Le grand couloir qui plonge sous le refuge du Goûter est notamment redouté pour ses chutes de pierres, parfois spectaculaires et meurtrières. L’encombrement du passage et l’inexpérience de nombreux alpinistes démultiplient d’autant plus les dangers. « Nous constatons souvent des problèmes de croisement de cordées et d’attente à cet endroit particulièrement sensible », déplore l’officier.

Faux guides

Au-delà de ces diverses actions, les gendarmes effectuent aussi une mission plus administrative et judiciaire : le contrôle des professions de guide de haute montagne. Coréens, Japonais, Italiens, Espagnols, Français, Slovaques, Roumains, Tchèques, Ukrainiens, Russes… le Mont-Blanc attire chaque année des milliers de personnes. Et certains n’hésitent pas à usurper le titre de guide de haute montagne pour se faire de l’argent. S’ils sont, pour certains, diplômés dans leur pays, leur brevet n’est pas forcément reconnu en France et par l’Union internationale des associations de guides de haute montagne.

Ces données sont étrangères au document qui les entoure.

$ cat config.mk
export PLATFORM = sky130hd
export DESIGN_NAME = tlr_front
export DESIGN_NICKNAME = d
export VERILOG_FILES = /design/src/hdl/tlr_pkg.sv /design/src/hdl/tlr_front.sv
export SDC_FILE = /design/constraint.sdc
export NUM_CORES = 2
export LEC_CHECK = 0
export BUFFER_PORTS_ARGS = -buffer_cell sky130_fd_sc_hd__buf_4
export CAP_MARGIN = 20
export CORE_AREA = 2 2 344 346
export CTS_CLUSTER_SIZE = 10
export DETAILED_ROUTE_END_ITERATION = 8
export DIE_AREA = 0 0 346 348
export SLEW_MARGIN = 20
export SYNTH_ARGS = -nofsm -noshare
export SYNTH_HDL_FRONTEND = slang
export SYNTH_SLANG_ARGS = --single-unit
$ cat constraint.sdc
create_clock -name clk -period 7.4 [get_ports clk]
set_input_delay 1.85 -clock clk [delete_from_list [all_inputs] [get_ports clk]]
set_output_delay 1.85 -clock clk [all_outputs]
set_load 0.05 [all_outputs]
$ cat src/hdl/tlr_pkg.sv
// Shared types and constants of the timecode linear remap block.
package tlr_pkg;

    // Milliseconds per timecode unit.
    localparam logic [21:0] MS_PER_HOUR = 22'd3600000;
    localparam logic [15:0] MS_PER_MIN  = 16'd60000;
    localparam logic [9:0]  MS_PER_SEC  = 10'd1000;

    // Largest time that a timecode holds: 999:59:59.999.
    localparam logic [31:0] MAX_MS = 32'd3599999999;

    // One quotient bit per divider stage for the 32-bit quotient.
    localparam int unsigned DIV_STAGES = 32;

    // Reciprocals for the split into hours, minutes and seconds.
    // The power-of-two part of each divisor is shifted out first.
    localparam logic [17:0] HOUR_RECIP = 18'd152709; // floor(2^32 / 28125)
    localparam logic [13:0] MIN_RECIP  = 14'd8947;   // floor(2^24 / 1875)
    localparam logic [9:0]  SEC_RECIP  = 10'd524;    // floor(2^16 / 125)

    typedef enum logic [2:0] {
        ST_OK        = 3'd0,
        ST_PASS      = 3'd1,
        ST_ZERO_SPAN = 3'd2,
        ST_CLAMP     = 3'd3,
        ST_SAT       = 3'd4
    } status_t;

    typedef struct packed {
        logic [9:0] hour;
        logic [5:0] minute;
        logic [5:0] second;
        logic [9:0] milli;
    } tc_t;

    // Values derived from the configuration registers.
    typedef struct packed {
        logic        pass;
        logic        zero_span;
        logic        dy_neg;
        logic        sx_neg;
        logic [31:0] dy_mag;
        logic [31:0] sx_mag;
        logic [31:0] src_start;
        logic [31:0] dst_start;
    } cfg_t;

    // Front end to divider.
    typedef struct packed {
        tc_t         tc;
        logic        dx_neg;
        logic [63:0] prod;
    } mul_t;

    // Side data carried along the divider.
    typedef struct packed {
        tc_t  tc;
        logic dx_neg;
        logic ovf;
    } div_side_t;

    // Divider to back end.
    typedef struct packed {
        tc_t         tc;
        logic        dx_neg;
        logic        ovf;
        logic [31:0] q;
    } quo_t;

    // Finished result.
    typedef struct packed {
        tc_t     tc;
        status_t status;
    } res_t;

endpackage

$ cat src/hdl/tlr_front.sv
// Front end: timecode to milliseconds, offset from the source start, and the span product.
module tlr_front
    import tlr_pkg::*;
(
    input  logic clk,
    input  logic rst_n,
    input  logic en,
    input  logic in_valid,
    input  tc_t  in_tc,
    input  cfg_t cfg,
    output logic out_valid,
    output mul_t out_data
);

    logic [3:0]  v_reg;
    tc_t         tc1_reg;
    tc_t         tc2_reg;
    tc_t         tc3_reg;
    logic [31:0] hour_ms_reg;
    logic [21:0] rest_ms_reg;
    logic [31:0] t_reg;
    logic        dx_neg_reg;
    logic [31:0] dx_mag_reg;
    mul_t        mul_reg;

    logic [31:0] hour_ms_next;
    logic [21:0] rest_ms_next;
    logic [31:0] t_next;
    logic [32:0] up_diff;
    logic [32:0] down_diff;
    logic        dx_neg_next;
    logic [31:0] dx_mag_next;
    logic [63:0] prod_next;

    always_comb
    begin
        hour_ms_next = 32'(in_tc.hour) * 32'(MS_PER_HOUR);
        rest_ms_next = 22'(in_tc.minute) * 22'(MS_PER_MIN)
                     + 22'(in_tc.second) * 22'(MS_PER_SEC)
                     + 22'(in_tc.milli);
        t_next       = hour_ms_reg + 32'(rest_ms_reg);
        // Both differences are formed side by side and the sign picks one.
        up_diff      = {1'b0, t_reg} - {1'b0, cfg.src_start};
        down_diff    = {1'b0, cfg.src_start} - {1'b0, t_reg};
        dx_neg_next  = up_diff[32];
        dx_mag_next  = dx_neg_next ? down_diff[31:0] : up_diff[31:0];
        prod_next    = 64'(dx_mag_reg) * 64'(cfg.dy_mag);
    end

    always_ff @(posedge clk or negedge rst_n)
    begin
        if (!rst_n)
        begin
            v_reg <= '0;
        end
        else if (en)
        begin
            v_reg <= {v_reg[2:0], in_valid};
        end
    end

    always_ff @(posedge clk)
    begin
        if (en)
        begin
            tc1_reg         <= in_tc;
            hour_ms_reg     <= hour_ms_next;
            rest_ms_reg     <= rest_ms_next;
            tc2_reg         <= tc1_reg;
            t_reg           <= t_next;
            tc3_reg         <= tc2_reg;
            dx_neg_reg      <= dx_neg_next;
            dx_mag_reg      <= dx_mag_next;
            mul_reg.tc      <= tc3_reg;
            mul_reg.dx_neg  <= dx_neg_reg;
            mul_reg.prod    <= prod_next;
        end
    end

    assign out_valid = v_reg[3];
    assign out_data  = mul_reg;

endmodule

==> out/qor.csv <==
metric,value,unit
status,"finished, violations left",
violations,setup timing,
drive_gt1_share,18.87,%
r2r_cells,23,
grt_use_met2,43.86,%
syn2layout_area_growth,19.48,%
grt_max_degree,132,
cp-end-kind,flip-flop,
worstSetupPathType,input port to flip-flop,
clock-sinks,301,
ys_ff_latch,301,
synthArstFlopShare,1.329,%
vias,37130,
maxSlewHeadroom,46.13,%
antenna_found_initial,0,
grt.busiest_layer,met2,
period_minus_slack,8362,ps
grt-ovfl-total,0,
drt-total-wl,136.7,mm
clk_latency,600,ps
dp_hpwl,114.0,mm
grt_use_met1,27.63,%
avgRoutedWirePerCell,18.79,µm
root_buffer,clkbuf_16,
synth_fp_nets,6891,
worst_hold_slack,413.9,ps
cp-start-kind,input port,
place.gp.congestion,0.8885,
dieArea,120400,µm²
ys.flop_type,edfxtp_1,
finalMaxSlewViolations,0,
nets,7357,
synth_area,52280,µm²
chipHeight,348,µm
tightest_slew,808.1,ps
worst_ep_required_time,7750,ps
cts_buffers,39,
postSynthAreaPerCell,9.959,µm²
rows,126,
cts_tree,done,
r2r_end,out_data[60],
synth_seq_area_share,17.25,%
drtIter0Drc,1696,
reg2reg_slack,-220,ps
hp-start,tc2_reg[29],
hp-class,flip-flop to flip-flop,
first_pass_iters,5,
synthCells,5249,
largest_register_ffs,97,
synth-edff-count,297,
synth_cell_types,75,
setup_viol,43,
rsz0062_at_grt,yes,
grt_pass1_vias,40230,
drcViolationCount,0,
die_width,346,µm
setup_ws,-961.9,ps
crit_fanout,8,
worst_hold_path.endpoint,tc3_reg[29],
yosys_warnings,0,
hold-path-cell-count,0,
cts_max_level,2,
io_buffer_count,197,
vias_per_cell,5.103,
arrival,8710,ps
initial_core_util,44.69,%
grt_pass1_wl,219.6,mm
core_region_area,117000,µm²
path_clk_slew,60,ps
finalHoldViolCount,0,
timing.rr.start,dx_mag_reg[25],
antenna_left,0,
skew,31.25,ps
fmax,0.1196,GHz
ctsLongestPathBuffers,3,
cap_viol_max_count,0,
ios,266,
use_met3,2.542,%
track_usage,23.32,%
timing.final.crit_share,113.0,%
tns,-26150,ps
[cells in the mapped netlist, drive strengths merged (10+ instances only)]
cell	count	share of area (%)
nand4	32	0.38
a31oi	12	0.14
nand2	531	3.8
a21oi	183	1.8
fa	987	38
o211ai	11	0.17
and2	598	7.2
nand3	30	0.29
a211o	10	0.17
o21a	19	0.27
nand2b	23	0.28
and3	20	0.24
ha	487	12
clkbuf	241	1.7
xnor2	109	1.8
inv	1085	7.8
o31ai	13	0.19
o21ai	90	0.86
nor3	30	0.29
xor2	62	1.0
edfxtp	297	17
mux2i	10	0.19
o21bai	35	0.50
a21o	86	1.2
buf	11	0.11
a211oi	15	0.22
nor2b	28	0.34
nor2	96	0.69
or3	11	0.15
[cells by family after synthesis]
kind of cell | share of synthesized area, %
AOI/OAI and AO/OA | 6.596
xor gates and xnor gates | 2.865
adders and majority gates | 49.45
buffers and inverters | 9.634
DFF | 17.25
muxes | 0.2776
and+or+nand+nor | 13.92
[through the flow]
step           area, µm²  utilization [%]  cells  setup slack [ps]
2_1_floorplan      53020                -   5249             -1125
3_3_place_gp       58990            50.43   7160             -1737
3_5_place_dp       58990            50.43   7160             -1779
4_1_cts            61670            52.72   7255            -989.7
5_1_grt            62460            53.39   7275             -1126
6_report           62460            53.39   7276            -961.9
[critical path, stage by stage]
cell,delay (ps)
buf_12,120
buf_12,130
and2_1,170
fa_1,530
inv_1,50
fa_1,480
inv_1,60
fa_1,490
fa_1,460
fa_1,580
fa_1,440
fa_2,610
fa_2,480
ha_4,300
and2_4,150
nor2b_4,150
nand4_1,110
a211o_1,320
o41ai_4,410
a22oi_2,130
buf_4,160
a211o_1,270
a211o_1,260
[cell usage in the layout (no fill, tap or decap), types with 11 or more instances in the layout]
cell       count
a211oi_1      11
a21o_1        85
a21oi_1      156
a21oi_2       21
and2_1       526
and2_4        72
and3_1        14
buf_12        58
buf_4        546
buf_6         50
clkbuf_16     43
edfxtp_1     297
fa_1         919
fa_2          68
ha_1         454
ha_4          29
inv_1       1059
inv_2         26
nand2_1      518
nand2b_1      22
nand3_1       27
nand4_1       32
nor2_1        92
nor2b_1       24
nor3_1        27
o21a_1        19
o21ai_0       65
o21ai_1       13
o21bai_1      32
xnor2_1       92
xnor2_2       16
xor2_1        53
[layer usage]
metal	up-vias	wire (µm)
li1	17090	-
met1	19060	52470
met2	767	74120
met3	216	4989
met4	0	5158
met5	-	0
[final cells by class]
type | count | area, µm²
Fill cell | 10570 | 54520
Multi-Input combinational cell | 3611 | 39910
Tap cell | 1536 | 1922
Sequential cell | 301 | 9019
Antenna cell | 1 | 2.502
Clock inverter | 13 | 148.9
Inverter | 1085 | 4073
Clock buffer | 52 | 1066
Timing Repair Buffer | 677 | 6324
[what timing repair did]
item                       4_1_cts  5_1_grt
pin swaps                      158      147
gates resized for setup        246      162
gates cloned                     6        3
buffers inserted                27       31
hold buffers                     0        0
setup endpoints to repair       48       48
[worst max path at each step]
stage	from	to	depth (start not counted)
floorplan	cfg[102]	out_data[57]	26
global placement	cfg[98]	out_data[63]	25
detailed placement	cfg[98]	out_data[63]	25
CTS	cfg[117]	out_data[60]	25
global route	cfg[115]	out_data[60]	23
finish	cfg[116]	out_data[60]	23
Power is not shown: default switching activity piles up to over one toggle a cycle in this logic, so the estimate is an artifact.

Ces guides, appelés « marron », emmènent alors en toute illégalité des clients en alpinisme, mettant gravement en question leur sécurité. « La plupart du temps, il est très difficile de prouver l’usurpation du titre de guide, l’encadrement ou l’accompagnement sans titre, parce que les suspects ont tendance à nier tout encadrement et à se présenter comme le simple ami d’un groupe. Il faut alors essayer de les séparer lors des contrôles pour tenter de réunir les preuves matérielles, consulter les sites Internet de séjours au Mont-Blanc pour voir apparaître les notions d’organisation et de rémunération », indique le lieutenant-colonel.

En contact permanent avec les guides officiels de haute montagne et les gardiens de refuge, les gendarmes parviennent parfois à caractériser cette infraction, qui peut valoir jusqu’à un an d’emprisonnement et 15 000 euros d’amende.